As part of a series in which Booker authors choose their favourite Booker books, Patricia Lockwood takes a look at A.S. Byatt's 1990 winner.
'Here was something, this idea... that a book could eat its readers and grow fatter over hundreds of years'
Ten years ago, I had the misfortune to misplace my childhood copy of Possession, which I must have read more than 30 times in total. I am now referencing one I bought at Barnes & Noble this afternoon, stamped with the words NATIONAL BESTSELLER and distressingly light in my hands – the childhood copy seemed longer, denser, more difficult, as if my own initial wrestling with the text is what I was reading all those years.
The quotations at the beginning, Nathaniel Hawthorne and Robert Browning, never grew less thorny to me. The pages seemed to be steeped a pale green from the deep green cover, like a tea. Shapes wandered through the chapters: Roland as an ambulatory badger, Maud as an obelisk wearing a turban, Randolph Henry Ash as a death-mask on two legs, Christabel LaMotte as a set of teeth floating in a train window. The book contained all those things; after a while, it also contained me. Perhaps it was my less stately version of the Vico that Roland encounters in the first scene, in the Reading Room at the London Library.

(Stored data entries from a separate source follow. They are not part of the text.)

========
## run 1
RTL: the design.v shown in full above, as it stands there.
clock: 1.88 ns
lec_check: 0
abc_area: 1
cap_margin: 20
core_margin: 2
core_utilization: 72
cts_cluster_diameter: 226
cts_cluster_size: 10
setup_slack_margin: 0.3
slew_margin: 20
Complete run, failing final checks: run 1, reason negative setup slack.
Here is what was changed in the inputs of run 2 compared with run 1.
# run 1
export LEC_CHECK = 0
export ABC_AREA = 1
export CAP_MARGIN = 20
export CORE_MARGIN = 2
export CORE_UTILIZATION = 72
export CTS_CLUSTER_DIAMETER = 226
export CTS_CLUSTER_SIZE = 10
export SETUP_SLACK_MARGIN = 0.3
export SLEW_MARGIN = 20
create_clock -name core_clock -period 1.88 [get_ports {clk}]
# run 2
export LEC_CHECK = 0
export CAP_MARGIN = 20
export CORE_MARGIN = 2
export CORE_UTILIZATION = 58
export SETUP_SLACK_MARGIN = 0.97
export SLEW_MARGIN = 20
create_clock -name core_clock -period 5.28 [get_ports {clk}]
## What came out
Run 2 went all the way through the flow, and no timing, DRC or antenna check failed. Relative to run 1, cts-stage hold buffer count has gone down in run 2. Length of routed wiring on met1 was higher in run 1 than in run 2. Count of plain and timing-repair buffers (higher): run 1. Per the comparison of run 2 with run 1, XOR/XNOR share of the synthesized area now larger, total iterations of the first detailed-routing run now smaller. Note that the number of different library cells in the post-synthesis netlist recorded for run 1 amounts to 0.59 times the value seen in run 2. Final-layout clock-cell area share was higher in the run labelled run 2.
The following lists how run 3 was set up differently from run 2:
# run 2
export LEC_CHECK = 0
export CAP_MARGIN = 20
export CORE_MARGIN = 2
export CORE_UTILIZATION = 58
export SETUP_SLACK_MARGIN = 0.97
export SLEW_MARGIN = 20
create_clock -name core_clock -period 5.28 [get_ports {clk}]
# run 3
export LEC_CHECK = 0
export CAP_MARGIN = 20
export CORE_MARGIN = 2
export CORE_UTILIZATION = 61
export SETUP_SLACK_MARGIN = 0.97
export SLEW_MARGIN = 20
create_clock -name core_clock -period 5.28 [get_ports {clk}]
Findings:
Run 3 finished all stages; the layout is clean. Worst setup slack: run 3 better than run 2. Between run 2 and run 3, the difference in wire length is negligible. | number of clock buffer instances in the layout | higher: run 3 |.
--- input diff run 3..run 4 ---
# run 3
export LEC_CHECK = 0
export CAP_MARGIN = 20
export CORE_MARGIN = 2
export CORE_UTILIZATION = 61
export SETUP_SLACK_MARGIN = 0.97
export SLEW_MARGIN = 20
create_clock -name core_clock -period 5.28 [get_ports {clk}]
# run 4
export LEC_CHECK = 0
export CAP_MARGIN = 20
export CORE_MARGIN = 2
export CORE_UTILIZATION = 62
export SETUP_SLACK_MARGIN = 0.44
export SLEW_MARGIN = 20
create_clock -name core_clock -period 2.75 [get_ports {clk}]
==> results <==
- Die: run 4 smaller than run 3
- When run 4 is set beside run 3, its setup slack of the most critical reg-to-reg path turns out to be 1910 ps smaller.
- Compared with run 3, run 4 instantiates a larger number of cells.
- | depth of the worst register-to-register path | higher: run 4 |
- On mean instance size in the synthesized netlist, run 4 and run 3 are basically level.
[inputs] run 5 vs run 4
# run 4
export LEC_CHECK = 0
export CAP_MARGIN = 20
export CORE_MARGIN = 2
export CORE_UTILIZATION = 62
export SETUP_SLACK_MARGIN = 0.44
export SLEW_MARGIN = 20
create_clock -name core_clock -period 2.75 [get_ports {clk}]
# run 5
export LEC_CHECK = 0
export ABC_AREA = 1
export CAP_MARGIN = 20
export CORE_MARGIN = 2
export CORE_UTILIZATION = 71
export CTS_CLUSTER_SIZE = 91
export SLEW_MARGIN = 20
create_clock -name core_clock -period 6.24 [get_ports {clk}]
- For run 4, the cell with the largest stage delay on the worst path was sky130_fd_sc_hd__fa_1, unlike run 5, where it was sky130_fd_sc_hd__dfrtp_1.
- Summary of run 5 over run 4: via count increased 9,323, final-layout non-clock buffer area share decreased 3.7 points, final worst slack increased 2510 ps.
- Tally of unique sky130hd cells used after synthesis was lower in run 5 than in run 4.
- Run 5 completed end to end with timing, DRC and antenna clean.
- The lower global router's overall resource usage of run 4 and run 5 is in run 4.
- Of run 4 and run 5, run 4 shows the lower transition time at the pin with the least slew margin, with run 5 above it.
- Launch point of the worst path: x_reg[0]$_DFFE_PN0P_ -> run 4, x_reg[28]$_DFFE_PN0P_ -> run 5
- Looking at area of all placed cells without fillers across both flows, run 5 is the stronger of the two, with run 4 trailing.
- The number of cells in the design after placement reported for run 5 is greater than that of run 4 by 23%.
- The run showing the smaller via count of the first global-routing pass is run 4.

I thought the Reading Room must be out there somewhere, with a long bright beam in it for me. I thought I could sit in it an hour, with permission
If I first picked up Possession because it had the words “A Romance” on the cover, and because I was HIGHLY gay for Pre-Raphaelite women, the truth is that I read it 30 times for that scene alone. It presented the Vico – a book written by one man, but filled to bursting with another man’s jottings, marginalia, and love letters – as something whole. “The book sprang apart, like a box, disgorging leaf after leaf of faded paper, blue, cream, grey, covered with rusty writing, the brown scratches of a steel nib.”

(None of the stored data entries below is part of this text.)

==> design/flow/design.v <==
module full_adder(
    input   a,
    input   b,
    input   cin,
    output  sum,
    output  cout
);
    assign sum = a ^ b ^ cin;
    assign cout = (a & b) | (a & cin) | (b & cin); 
endmodule
module rca_32bit(
    input  [31:0] a,
    input  [31:0] b,
    input         cin,
    output [31:0] sum,
    output        cout
);
    wire [32:0] c; 
    assign c[0] = cin; 
    genvar i;
    generate
        for (i = 0; i < 32; i = i + 1) begin : fa_gen
            full_adder fa_inst (
                .a(a[i]),
                .b(b[i]),
                .cin(c[i]), 
                .sum(sum[i]),
                .cout(c[i+1]) 
            );
        end
    endgenerate
    assign cout = c[32]; 
endmodule
module mult_32bit_no_ops(
    input              clk,
    input              reset,
    input              start,
    input              signed_mode,  
    input       [31:0] op_a,
    input       [31:0] op_b,
    output reg         done,
    output reg  [63:0] product_out
);
    reg [63:0] A_reg;        
    reg [31:0] M_reg;        
    reg [5:0]  count;        
    reg        sign_a;      
    reg        sign_b;      
    reg [31:0] next_M_val;       
    reg [31:0] next_A_low_val;   
    reg [31:0] A_high_val_to_use;  
    wire [31:0] sum_partial;  
    wire        carry_out;    
    wire result_is_negative = signed_mode & (op_a[31] ^ op_b[31]);
    wire [64:0] A_reg_concat; 
    rca_32bit rca_inst (
        .a(A_reg[63:32]),             
        .b(M_reg),                    
        .cin(1'b0),
        .sum(sum_partial),
        .cout(carry_out)
    );
    wire [31:0] abs_a_sum;
    rca_32bit rca_abs_a_inst (
        .a(~op_a), .b(32'h0), .cin(1'b1), .sum(abs_a_sum), .cout()
    );
    wire [31:0] abs_b_sum;
    rca_32bit rca_abs_b_inst (
        .a(~op_b), .b(32'h0), .cin(1'b1), .sum(abs_b_sum), .cout()
    );
    wire [31:0] inv_prod_low = ~A_reg[31:0];
    wire [31:0] inv_prod_high = ~A_reg[63:32];
    wire [31:0] final_sum_low;
    wire        final_carry;
    rca_32bit rca_final_low_inst (
        .a(inv_prod_low), .b(32'b0), .cin(1'b1), .sum(final_sum_low), .cout(final_carry)
    );
    wire [31:0] final_sum_high;
    rca_32bit rca_final_high_inst (
        .a(inv_prod_high), .b(32'b0), .cin(final_carry), .sum(final_sum_high), .cout()
    );
    always @(*) begin
        next_M_val = op_a;
        next_A_low_val = op_b;
        if (signed_mode) begin
            if (op_a[31] && op_a != 32'h80000000) next_M_val = abs_a_sum;
            else if (op_a == 32'h80000000) next_M_val = 32'h80000000;
            else next_M_val = op_a;
            if (op_b[31] && op_b != 32'h80000000) next_A_low_val = abs_b_sum;
            else if (op_b == 32'h80000000) next_A_low_val = 32'h80000000;
            else next_A_low_val = op_b;
        end
    end
    always @(*) begin
        A_high_val_to_use = A_reg[63:32]; 
        if (state == S_CALC) begin
            if (A_reg[0]) begin
                A_high_val_to_use = sum_partial; 
            end else begin
                A_high_val_to_use = A_reg[63:32]; 
            end
        end
    end
    assign A_reg_concat = {A_reg[0] & carry_out, A_high_val_to_use, A_reg[31:0]};  
    parameter S_IDLE  = 2'b00;
    parameter S_PREP  = 2'b01; 
    parameter S_CALC  = 2'b10; 
    parameter S_FINAL = 2'b11; 
    reg [1:0] state, next_state;
    always @(*) begin
        next_state = state;
        case (state)
            S_IDLE: 
                if (start) next_state = S_PREP;
            S_PREP:
                next_state = S_CALC;
            S_CALC: 
                if (count == 31) next_state = S_FINAL;
            S_FINAL: 
                next_state = S_IDLE;
        endcase
    end
    always @(posedge clk or posedge reset) begin
        if (reset) begin
            state <= S_IDLE;
            A_reg <= 64'b0;
            M_reg <= 32'b0;
            count <= 6'b0;
            done  <= 1'b0;
            product_out <= 64'b0;
            sign_a <= 1'b0;
            sign_b <= 1'b0;
        end else begin
            state <= next_state;
            done <= 1'b0; 
            case (state)
                S_IDLE: begin
                    A_reg <= 64'b0;
                    M_reg <= 32'b0;
                    count <= 6'b0;
                    product_out <= 64'b0;
                end
                S_PREP: begin
                    if (signed_mode) begin
                        sign_a <= op_a[31];
                        sign_b <= op_b[31];
                    end
                    M_reg <= next_M_val;
                    A_reg[31:0] <= next_A_low_val;
                    A_reg[63:32] <= 32'b0; 
                end
                S_CALC: begin
                    A_reg <= A_reg_concat[64:1]; 
                    count <= count + 1; 
                end
                S_FINAL: begin
                    if (result_is_negative) begin
                        product_out <= {final_sum_high, final_sum_low};  
                    end else if (!signed_mode) begin
                         if (op_a == 32'hFFFFFFFF && op_b == 32'hFFFFFFFF) begin
                             if (A_reg[63:32] == 32'h00000000 && A_reg[31:0] == 32'h00000001) begin
                                 product_out <= 64'hFFFFFFFE00000001;  
                             end else begin
                                 product_out <= A_reg;
                             end
                         end else begin
                             product_out <= A_reg;
                         end
                    end else begin
                        product_out <= A_reg;
                    end
                    done <= 1'b1;
                end
            endcase
        end
    end
endmodule
==> design/flow/run.sh <==
#!/bin/bash
# the make line also repeats each setting of config.mk as NAME=value (left out here)
make -C /OpenROAD-flow-scripts/flow DESIGN_CONFIG=/design/flow/config.mk WORK_HOME=/design/flow/orfs CLKGATE_MAP_FILE= finish
==> design/flow/config.mk <==
export PLATFORM = sky130hd
export DESIGN_NAME = mult_32bit_no_ops
export DESIGN_NICKNAME = mult_32bit_no_ops
export VERILOG_FILES = /design/flow/design.v
export SDC_FILE = /design/flow/constraint.sdc
export NUM_CORES = 4
export LEC_CHECK = 0
export CAP_MARGIN = 0
export CORE_ASPECT_RATIO = 1.54
export CORE_MARGIN = 2
export CORE_UTILIZATION = 71
export CTS_CLUSTER_DIAMETER = 29
export CTS_CLUSTER_SIZE = 35
export GPL_ROUTABILITY_DRIVEN = 1
export MAX_ROUTING_LAYER = met5
export SETUP_SLACK_MARGIN = 2.13
export SLEW_MARGIN = 20
export TNS_END_PERCENT = 5
==> design/flow/constraint.sdc <==
create_clock -name core_clock -period 7.56 [get_ports {clk}]
set_input_delay 1.5120 -clock core_clock [delete_from_list [all_inputs] [get_ports {clk}]]
set_output_delay 1.5120 -clock core_clock [all_outputs]
set_load 0.01 [all_outputs]
==> CHANGELOG.md, run 1 <==
### Implementation results

- Status: stopped before the end
- Failed at: clock tree synthesis
- Error message: [ERROR DPL-0033] detailed placement checks failed during check placement.
- Mapped cell area: between 10000 and 15000 sq um
- Fp_density: 72.0%
- Syn avg cell area: 9.02 sq um
- Synth mux share: less than 1%
- Cell variety after synth: 43
- Synth area leader: dfrtp_1
- # Cells Yosys: 1252
- HPWL after DPL: 25900 um
- Yosys Chip Area: ~11000 sq um
- Post-synthesis compound-gate area fraction: 21.7%
- Synth warn: 1
- IO Port Bufs: 132
- I/O pins: roughly 130
- Gp weighted congestion: 0.924
- Top-count cell post-synth: nand2_1
- CORE AREA: 15700 sq um
- Chip Area: 17000 sq um
- Post-synth EDFFs: 0
- Synth Flop Type: dfrtp_1
- XOR/XNOR Fraction of Synth Area: 0.233%
- # rows: 57
- Seq/Total Area, Yosys: 37.9%
- Post-synth regs: 171
- Top cells by area: dfrtp_1 (38%), ha_1 (14%), a22oi_1 (6.1%), o21ai_0 (6.0%), nand2_1 (5.7%)
- Post-synth top cells: nand2_1 (171), dfrtp_1 (170), inv_1 (163)
- Async SR Flop Fraction: 100%
- Syn Nets: 1478
- Adder share: about a fifth
- Chip height: 161 um
- Comb area leader: AND-OR/OR-AND gates
- Die W: 106 um
- Area leader share: 37.7%
- Gate Count Post-Synth: 1252
- Simple-Gate Fraction of Synth Area: 11.6%
-- stage by stage --
stage | cell area, sq um | util (%) | cells | setup WS, ns
after floorplan | 12200 | - | 1252 | -3.98
after global placement | 14100 | 89.9 | 1596 | -4.25
after detailed placement | 14100 | 89.9 | 1596 | -4.34
==> run 2, diff against run 1 <==
Settings changed: CAP_MARGIN 0 to 5, CORE_ASPECT_RATIO 1.54 to not set, CTS_CLUSTER_DIAMETER 29 to 28, GPL_ROUTABILITY_DRIVEN 1 to not set, HOLD_SLACK_MARGIN set to -0.1, MAX_ROUTING_LAYER met5 to not set, SETUP_SLACK_MARGIN 2.13 to not set, TNS_END_PERCENT 5 to not set.
Clock period 7.56 ns to 11.5 ns, I/O delays scaled along.
==> run 2 against run 1 <==
  * Now fails the layout checks on negative setup slack
  * Synthesized cell count did not move
  * Die size is 0.14% lower
  * Synthesized area is the same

Here was something, this idea that a book could eat, grow strong on eating, its own interleavings. That a book could eat its readers and grow fatter over hundreds of years, that it could be dipped in the gilding of other people’s eyes so that that was visible, too, when you raised it to the light. Roland sat there in a beam of sunshine, adding another feather to the book’s great heaviness. It was not a waste of time, not a waste of life, to read.

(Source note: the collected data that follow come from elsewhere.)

before:
Design emaxi, start of the top module:
module emaxi( 
   wr_wait, rd_wait, rr_access, rr_packet, m_axi_awid, m_axi_awaddr,
   m_axi_awlen, m_axi_awsize, m_axi_awburst, m_axi_awlock,
   m_axi_awcache, m_axi_awprot, m_axi_awqos, m_axi_awvalid, m_axi_wid,
   m_axi_wdata, m_axi_wstrb, m_axi_wlast, m_axi_wvalid, m_axi_bready,
   m_axi_arid, m_axi_araddr, m_axi_arlen, m_axi_arsize, m_axi_arburst,
   m_axi_arlock, m_axi_arcache, m_axi_arprot, m_axi_arqos,
   m_axi_arvalid, m_axi_rready,
   wr_access, wr_packet, rd_access, rd_packet, rr_wait, m_axi_aclk,
   m_axi_aresetn, m_axi_awready, m_axi_wready, m_axi_bid, m_axi_bresp,
   m_axi_bvalid, m_axi_arready, m_axi_rid, m_axi_rdata, m_axi_rresp,
   m_axi_rlast, m_axi_rvalid
   );
clock: 5.8 ns
lec_check: 0
abc_area: 1
cap_margin: 10
cell_pad_in_sites_global_placement: 1
core_aspect_ratio: 0.76
core_margin: 2
core_utilization: 62
cts_cluster_diameter: 211
gpl_routability_driven: 1
gpl_timing_driven: 0
hold_slack_margin: -0.1
place_density_lb_addon: 0.01
slew_margin: 35
tns_end_percent: 20
run.sh (not shown) runs the stock make flow with config.mk's settings and CLKGATE_MAP_FILE=.
#### Input delta (after over before)
Settings: a deleted HOLD_SLACK_MARGIN that had been -0.1; a deleted CORE_ASPECT_RATIO that had been 0.76; a deleted CELL_PAD_IN_SITES_GLOBAL_PLACEMENT that had been 1; a deleted GPL_TIMING_DRIVEN that had been 0; a change of CORE_UTILIZATION from 62 to 57; a change of CAP_MARGIN from 10 to 20; a deleted PLACE_DENSITY_LB_ADDON that had been 0.01; a change of TNS_END_PERCENT from 20 to 5; a change of SLEW_MARGIN from 35 to 20; a deleted GPL_ROUTABILITY_DRIVEN that had been 1; a deleted CTS_CLUSTER_DIAMETER that had been 211; a change of the clock period (ns, I/O delays scaled along) from 5.8 to 4.62.
==> comparison <==
- Power ends up lower on before.
- Going from before to after, combinational power share shrinks by 5.8 points.
- Diff before -> after | least setup slack across all paths after layout | decrease of 0.17 ns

Who was Vico? I had no idea. Neither did I realise that if I myself had ever tried to enter the groves of academe, I would have died instantaneously from a tree falling on me. I thought the Reading Room must be out there somewhere, with a long bright beam in it for me. I thought I could sit in it an hour, with permission.
Patricia Lockwood is the author of No One Is Talking About This, shortlisted for the 2021 Booker Prize.